Global manufacturing currently faces challenges from geopolitical tensions to material shortages and a decreasing workforce. These challenges generate opportunities. Danish manufacturing companies are reconsidering strategies, favouring digitally driven, resilient operations while seeking to also strengthen their capabilities to handle High-Mix Low-Volume (HMLV) manufacturing. In MADE REACT, 15 companies and experts from five Danish universities and three RTOs will collaborate to explore AI, digital twins, advanced robotics, and real-time data-driven decision-making. REACT will focus on manufacturing challenges inside the manufacturing ecosystem divided into Factory-, Cell and Process level. A coordinated set of research activities will be initiated within these levels in combination with digital research going across all levels. Demonstration environments around the three levels will be established. These will enable integration of research results in realistic scenarios, and will increase visibility, facilitate dissemination and hence enhance impact. By this, MADE REACT will enable Danish manufacturing to be the most efficient in the world for the Resilient High-Mix Low-Volume (RHMLV) manufacturing of the future.

The project builds on Manufacturing's Academy of Denmark’s (MADE), strong experience and capabilities in bridging academic research to industrial practice by governing all stakeholders from academia over RTOs, technology providers and system integrators to end users. This follows a series of previous projects called MADE SPIR, MADE Digital and MADE FAST.

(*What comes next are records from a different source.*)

<file path="config.mk">
export PLATFORM = sky130hd
export DESIGN_NAME = accel_block_average
export DESIGN_NICKNAME = d
export VERILOG_FILES = /design/src/rtl/aba_pkg.sv /design/src/rtl/aba_div.sv /design/src/rtl/aba_dp.sv /design/src/rtl/aba_ctrl.sv /design/src/rtl/accel_block_average.sv
export SDC_FILE = /design/constraint.sdc
export NUM_CORES = 1
export LEC_CHECK = 0
export BUFFER_PORTS_ARGS = -buffer_cell sky130_fd_sc_hd__buf_2
export CAP_MARGIN = 0
export CORE_ASPECT_RATIO = 1.5
export CORE_UTILIZATION = 55
export DETAILED_ROUTE_END_ITERATION = 6
export HOLD_SLACK_MARGIN = 0.15
export PLACE_DENSITY_LB_ADDON = 0.3
export RECOVER_POWER = 25
export SLEW_MARGIN = 20
export SYNTH_ARGS = -nofsm -noshare
export SYNTH_HDL_FRONTEND = slang
export SYNTH_SLANG_ARGS = --single-unit
export TNS_END_PERCENT = 10
</file>
<file path="constraint.sdc">
create_clock -name clk -period 5.6 [get_ports clk]
set_input_delay 0.28 -clock clk [delete_from_list [all_inputs] [get_ports clk]]
set_output_delay 0.28 -clock clk [all_outputs]
set_load 0.01 [all_outputs]
</file>
<file path="src/rtl/aba_pkg.sv">
// ----------------------------------------------------------------------------
// aba_pkg
// Shared widths, codes and controller/datapath interface types for the
// accelerometer block averager.
// ----------------------------------------------------------------------------
package aba_pkg;

  localparam int SUM_W      = 20;
  localparam int CNT_W      = 7;
  localparam int SMP_W      = 14;
  localparam int BYTE_W     = 8;
  localparam int AXES       = 3;
  localparam int AXIS_W     = 2;
  localparam int BIDX_W     = 3;
  localparam int CODE_W     = 3;
  localparam int CFG_IDX_W  = 2;
  localparam int CFG_DATA_W = 3;

  localparam logic [CFG_IDX_W-1:0] CFG_WIDE_MODE  = 2'd0;
  localparam logic [CFG_IDX_W-1:0] CFG_COUNT_CODE = 2'd1;

  localparam logic [AXIS_W-1:0] AXIS_X    = 2'd0;
  localparam logic [AXIS_W-1:0] AXIS_LAST = 2'd2;

  localparam logic [BIDX_W-1:0] LAST_BYTE_WIDE   = 3'd5;
  localparam logic [BIDX_W-1:0] LAST_BYTE_NARROW = 3'd2;

  localparam logic signed [SUM_W-1:0] WIDE_MAX   = SUM_W'(8191);
  localparam logic signed [SUM_W-1:0] WIDE_MIN   = -SUM_W'(8192);
  localparam logic signed [SUM_W-1:0] NARROW_MAX = SUM_W'(127);
  localparam logic signed [SUM_W-1:0] NARROW_MIN = -SUM_W'(128);

  typedef enum logic [3:0] {
    ST_IDLE      = 4'b0001,
    ST_DIV_START = 4'b0010,
    ST_DIV_WAIT  = 4'b0100,
    ST_EMIT      = 4'b1000
  } state_t;

  typedef struct packed {
    logic              accum;
    logic              clear;
    logic              div_start;
    logic              avg_load;
    logic [AXIS_W-1:0] axis;
    logic [BIDX_W-1:0] byte_idx;
  } cmd_t;

  typedef struct packed {
    logic blk_full;
    logic div_done;
    logic wide;
  } sts_t;

endpackage

</file>
<file path="src/rtl/aba_div.sv">
// ----------------------------------------------------------------------------
// aba_div
// Restoring divider, one quotient bit per cycle. Signed dividend, unsigned
// nonzero divisor, quotient truncated toward zero.
// ----------------------------------------------------------------------------
module aba_div (
  input  logic                              clk,
  input  logic                              rst_n,
  input  logic                              start,
  input  logic signed [aba_pkg::SUM_W-1:0]  dividend,
  input  logic        [aba_pkg::CNT_W-1:0]  divisor,
  output logic signed [aba_pkg::SUM_W-1:0]  quotient,
  output logic                              done
);

  localparam int STEP_W = $clog2(aba_pkg::SUM_W);

  logic                        busy_r;
  logic                        done_r;
  logic [STEP_W-1:0]           step_r;
  logic                        neg_r;
  logic [aba_pkg::CNT_W-1:0]   rem_r;
  logic [aba_pkg::CNT_W-1:0]   dvs_r;
  logic [aba_pkg::SUM_W-1:0]   dq_r;

  logic [aba_pkg::SUM_W-1:0]   mag;
  logic [aba_pkg::CNT_W:0]     shifted;
  logic [aba_pkg::CNT_W:0]     diff;
  logic                        ge;
  logic [aba_pkg::CNT_W-1:0]   rem_nxt;

  always_comb begin
    mag     = dividend[aba_pkg::SUM_W-1] ? (~dividend + 1'b1) : dividend;
    shifted = {rem_r, dq_r[aba_pkg::SUM_W-1]};
    diff    = shifted - {1'b0, dvs_r};
    ge      = (shifted >= {1'b0, dvs_r});
    rem_nxt = ge ? diff[aba_pkg::CNT_W-1:0] : shifted[aba_pkg::CNT_W-1:0];
  end

  always_ff @(posedge clk) begin
    if (!rst_n) begin
      busy_r <= 1'b0;
      done_r <= 1'b0;
      step_r <= '0;
    end else if (start) begin
      busy_r <= 1'b1;
      done_r <= 1'b0;
      step_r <= '0;
    end else if (busy_r) begin
      step_r <= step_r + 1'b1;
      if (step_r == STEP_W'(aba_pkg::SUM_W - 1)) begin
        busy_r <= 1'b0;
        done_r <= 1'b1;
      end
    end else begin
      done_r <= 1'b0;
    end
  end

  always_ff @(posedge clk) begin
    if (start) begin
      neg_r <= dividend[aba_pkg::SUM_W-1];
      dq_r  <= mag;
      rem_r <= '0;
      dvs_r <= divisor;
    end else if (busy_r) begin
      dq_r  <= {dq_r[aba_pkg::SUM_W-2:0], ge};
      rem_r <= rem_nxt;
    end
  end

  assign quotient = neg_r ? $signed(~dq_r + 1'b1) : $signed(dq_r);
  assign done     = done_r;

endmodule

</file>
<file path="src/rtl/aba_dp.sv">
// ----------------------------------------------------------------------------
// aba_dp
// Datapath: configuration registers, sample decode, per-axis accumulators,
// sample counter, shared divider, saturated averages and output byte select.
// ----------------------------------------------------------------------------
module aba_dp #(
  parameter int COUNT_UNIT = 8
) (
  input  logic                               clk,
  input  logic                               rst_n,
  input  logic                               cfg_wr_en,
  input  logic [aba_pkg::CFG_IDX_W-1:0]      cfg_index,
  input  logic [aba_pkg::CFG_DATA_W-1:0]     cfg_wdata,
  input  logic [aba_pkg::BYTE_W-1:0]         in_x_high,
  input  logic [aba_pkg::BYTE_W-1:0]         in_x_low,
  input  logic [aba_pkg::BYTE_W-1:0]         in_y_high,
  input  logic [aba_pkg::BYTE_W-1:0]         in_y_low,
  input  logic [aba_pkg::BYTE_W-1:0]         in_z_high,
  input  logic [aba_pkg::BYTE_W-1:0]         in_z_low,
  input  aba_pkg::cmd_t                      cmd,
  output aba_pkg::sts_t                      sts,
  output logic [aba_pkg::BYTE_W-1:0]         out_byte
);

  logic                               wide_r;
  logic [aba_pkg::CODE_W-1:0]         code_r;
  logic signed [aba_pkg::SUM_W-1:0]   sum_r [aba_pkg::AXES];
  logic [aba_pkg::CNT_W-1:0]          count_r;
  logic [aba_pkg::SMP_W-1:0]          avg_r [aba_pkg::AXES];

  logic [aba_pkg::BYTE_W-1:0]         hi [aba_pkg::AXES];
  logic [aba_pkg::BYTE_W-1:0]         lo [aba_pkg::AXES];
  logic signed [aba_pkg::SUM_W-1:0]   val [aba_pkg::AXES];
  logic [aba_pkg::CNT_W-1:0]          count_nxt;
  logic [aba_pkg::CNT_W-1:0]          target;
  logic                               cfg_hit;

  logic signed [aba_pkg::SUM_W-1:0]   quot;
  logic                               div_done;
  logic signed [aba_pkg::SUM_W-1:0]   sat;

  logic [aba_pkg::AXIS_W-1:0]         out_axis;
  logic [aba_pkg::SMP_W-1:0]          out_avg;

  assign hi[0] = in_x_high;
  assign hi[1] = in_y_high;
  assign hi[2] = in_z_high;
  assign lo[0] = in_x_low;
  assign lo[1] = in_y_low;
  assign lo[2] = in_z_low;

  always_comb begin
    for (int a = 0; a < aba_pkg::AXES; a++) begin
      val[a] = wide_r ? aba_pkg::SUM_W'($signed({hi[a], lo[a][7:2]}))
                      : aba_pkg::SUM_W'($signed(hi[a]));
    end
  end

  assign count_nxt = count_r + 1'b1;
  assign target    = aba_pkg::CNT_W'((int'(code_r) + 1) * COUNT_UNIT);
  assign cfg_hit   = cfg_wr_en && ((cfg_index == aba_pkg::CFG_WIDE_MODE) ||
                                   (cfg_index == aba_pkg::CFG_COUNT_CODE));

  always_ff @(posedge clk) begin
    if (!rst_n) begin
      wide_r  <= 1'b1;
      code_r  <= '0;
      count_r <= '0;
      for (int a = 0; a < aba_pkg::AXES; a++) sum_r[a] <= '0;
    end else if (cfg_hit) begin
      if (cfg_index == aba_pkg::CFG_WIDE_MODE) wide_r <= cfg_wdata[0];
      else code_r <= cfg_wdata;
      count_r <= '0;
      for (int a = 0; a < aba_pkg::AXES; a++) sum_r[a] <= '0;
    end else if (cmd.clear) begin
      count_r <= '0;
      for (int a = 0; a < aba_pkg::AXES; a++) sum_r[a] <= '0;
    end else if (cmd.accum) begin
      count_r <= count_nxt;
      for (int a = 0; a < aba_pkg::AXES; a++) sum_r[a] <= sum_r[a] + val[a];
    end
  end

  aba_div u_div (
    .clk      (clk),
    .rst_n    (rst_n),
    .start    (cmd.div_start),
    .dividend (sum_r[cmd.axis]),
    .divisor  (count_r),
    .quotient (quot),
    .done     (div_done)
  );

  always_comb begin
    if (wide_r) begin
      if (quot > aba_pkg::WIDE_MAX) sat = aba_pkg::WIDE_MAX;
      else if (quot < aba_pkg::WIDE_MIN) sat = aba_pkg::WIDE_MIN;
      else sat = quot;
    end else begin
      if (quot > aba_pkg::NARROW_MAX) sat = aba_pkg::NARROW_MAX;
      else if (quot < aba_pkg::NARROW_MIN) sat = aba_pkg::NARROW_MIN;
      else sat = quot;
    end
  end

  always_ff @(posedge clk) begin
    if (cmd.avg_load) avg_r[cmd.axis] <= sat[aba_pkg::SMP_W-1:0];
  end

  always_comb begin
    out_axis = wide_r ? cmd.byte_idx[2:1] : cmd.byte_idx[1:0];
    out_avg  = avg_r[out_axis];
    if (!wide_r) out_byte = out_avg[7:0];
    else if (cmd.byte_idx[0]) out_byte = {out_avg[5:0], 2'b00};
    else out_byte = out_avg[13:6];
  end

  assign sts.blk_full = (count_nxt >= target);
  assign sts.div_done = div_done;
  assign sts.wide     = wide_r;

endmodule

</file>
<file path="src/rtl/aba_ctrl.sv">
// ----------------------------------------------------------------------------
// aba_ctrl
// Controller: sample intake, per-axis divide sequencing and result burst.
// ----------------------------------------------------------------------------
module aba_ctrl (
  input  logic          clk,
  input  logic          rst_n,
  input  logic          in_valid,
  output logic          in_ready,
  output logic          out_valid,
  input  logic          out_ready,
  output logic          out_last,
  input  aba_pkg::sts_t sts,
  output aba_pkg::cmd_t cmd
);

  aba_pkg::state_t                 state_r, state_nxt;
  logic [aba_pkg::AXIS_W-1:0]      axis_r, axis_nxt;
  logic [aba_pkg::BIDX_W-1:0]      bidx_r, bidx_nxt;
  logic                            last;

  assign last = (bidx_r == (sts.wide ? aba_pkg::LAST_BYTE_WIDE
                                     : aba_pkg::LAST_BYTE_NARROW));

  always_comb begin
    state_nxt     = state_r;
    axis_nxt      = axis_r;
    bidx_nxt      = bidx_r;
    cmd           = '0;
    cmd.axis      = axis_r;
    cmd.byte_idx  = bidx_r;
    unique case (state_r)
      aba_pkg::ST_IDLE: begin
        if (in_valid) begin
          cmd.accum = 1'b1;
          if (sts.blk_full) begin
            state_nxt = aba_pkg::ST_DIV_START;
            axis_nxt  = aba_pkg::AXIS_X;
          end
        end
      end
      aba_pkg::ST_DIV_START: begin
        cmd.div_start = 1'b1;
        state_nxt     = aba_pkg::ST_DIV_WAIT;
      end
      aba_pkg::ST_DIV_WAIT: begin
        if (sts.div_done) begin
          cmd.avg_load = 1'b1;
          if (axis_r == aba_pkg::AXIS_LAST) begin
            cmd.clear = 1'b1;
            bidx_nxt  = '0;
            state_nxt = aba_pkg::ST_EMIT;
          end else begin
            axis_nxt  = axis_r + 1'b1;
            state_nxt = aba_pkg::ST_DIV_START;
          end
        end
      end
      aba_pkg::ST_EMIT: begin
        if (out_ready) begin
          if (last) state_nxt = aba_pkg::ST_IDLE;
          else bidx_nxt = bidx_r + 1'b1;
        end
      end
      default: begin
        state_nxt = aba_pkg::ST_IDLE;
      end
    endcase
  end

  always_ff @(posedge clk) begin
    if (!rst_n) begin
      state_r <= aba_pkg::ST_IDLE;
      axis_r  <= '0;
      bidx_r  <= '0;
    end else begin
      state_r <= state_nxt;
      axis_r  <= axis_nxt;
      bidx_r  <= bidx_nxt;
    end
  end

  assign in_ready  = (state_r == aba_pkg::ST_IDLE);
  assign out_valid = (state_r == aba_pkg::ST_EMIT);
  assign out_last  = last;

endmodule

</file>
<file path="src/rtl/accel_block_average.sv">
// ----------------------------------------------------------------------------
// accel_block_average
// Boxcar average decimator for three-axis accelerometer samples.
//
// Input channel (in_*): one request per sample, six raw register bytes.
// Output channel (out_*): one request per averaged byte, X then Y then Z,
// high before low; out_last marks the final byte of a burst (six bytes in
// wide mode, three in narrow mode).
// Configuration (cfg_*): index 0 selects wide mode, index 1 the count code;
// any such write clears the sums and the sample count. Write only when idle.
// A sample that does not complete a block is taken and the block stays idle.
// The completing sample starts three serial divides on one shared radix-2
// divider, one axis at a time, then the burst is presented one
// byte per cycle while out_ready is high. No sample is taken from the
// completing sample until the last byte of the burst is accepted.
// A stalled receiver holds the current byte and last flag steady.
// Reset: wide mode on, count code 0, sums and count cleared, no burst pending.
// ----------------------------------------------------------------------------
module accel_block_average #(
  parameter int COUNT_UNIT = 8
) (
  input  logic                           clk,
  input  logic                           rst_n,
  input  logic                           cfg_wr_en,
  input  logic [aba_pkg::CFG_IDX_W-1:0]  cfg_index,
  input  logic [aba_pkg::CFG_DATA_W-1:0] cfg_wdata,
  input  logic                           in_valid,
  output logic                           in_ready,
  input  logic [aba_pkg::BYTE_W-1:0]     in_x_high,
  input  logic [aba_pkg::BYTE_W-1:0]     in_x_low,
  input  logic [aba_pkg::BYTE_W-1:0]     in_y_high,
  input  logic [aba_pkg::BYTE_W-1:0]     in_y_low,
  input  logic [aba_pkg::BYTE_W-1:0]     in_z_high,
  input  logic [aba_pkg::BYTE_W-1:0]     in_z_low,
  output logic                           out_valid,
  input  logic                           out_ready,
  output logic [aba_pkg::BYTE_W-1:0]     out_byte,
  output logic                           out_last
);

  aba_pkg::cmd_t cmd;
  aba_pkg::sts_t sts;

  aba_ctrl u_ctrl (
    .clk       (clk),
    .rst_n     (rst_n),
    .in_valid  (in_valid),
    .in_ready  (in_ready),
    .out_valid (out_valid),
    .out_ready (out_ready),
    .out_last  (out_last),
    .sts       (sts),
    .cmd       (cmd)
  );

  aba_dp #(
    .COUNT_UNIT (COUNT_UNIT)
  ) u_dp (
    .clk       (clk),
    .rst_n     (rst_n),
    .cfg_wr_en (cfg_wr_en),
    .cfg_index (cfg_index),
    .cfg_wdata (cfg_wdata),
    .in_x_high (in_x_high),
    .in_x_low  (in_x_low),
    .in_y_high (in_y_high),
    .in_y_low  (in_y_low),
    .in_z_high (in_z_high),
    .in_z_low  (in_z_low),
    .cmd       (cmd),
    .sts       (sts),
    .out_byte  (out_byte)
  );

endmodule

</file>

At AU we closely collaborate with CIM, Novo Nordisk, Grundfos and LEGO and we lead a Work Package called “Digital Integration and Decision Support”, where the goal is that we will:

  1. Establish digital twin capabilities at all levels of the manufacturing system with research as extensions of tools e.g., TensorFlow, CatchAI and DTaaS.
  2. Target optimal presentation of real-time manufacturing data to provide the right information about the production status to different stakeholders to enable them to take action when necessary.
  3. Determine autonomy possibilities by exploring when it is possible to take decisions autonomously at all levels of manufacturing (without human involvement).
  4. Update the operational manufacturing setup with MLOps capabilities to enable the learned models to be deployed in an operational manufacturing setting (including PLCs) in an automated fashion.
  5. Enable real-time fault detection and reporting to detect faults in the manufacturing system at a specific level and reporting to the right stakeholders who will be able to take corrective actions (if necessary).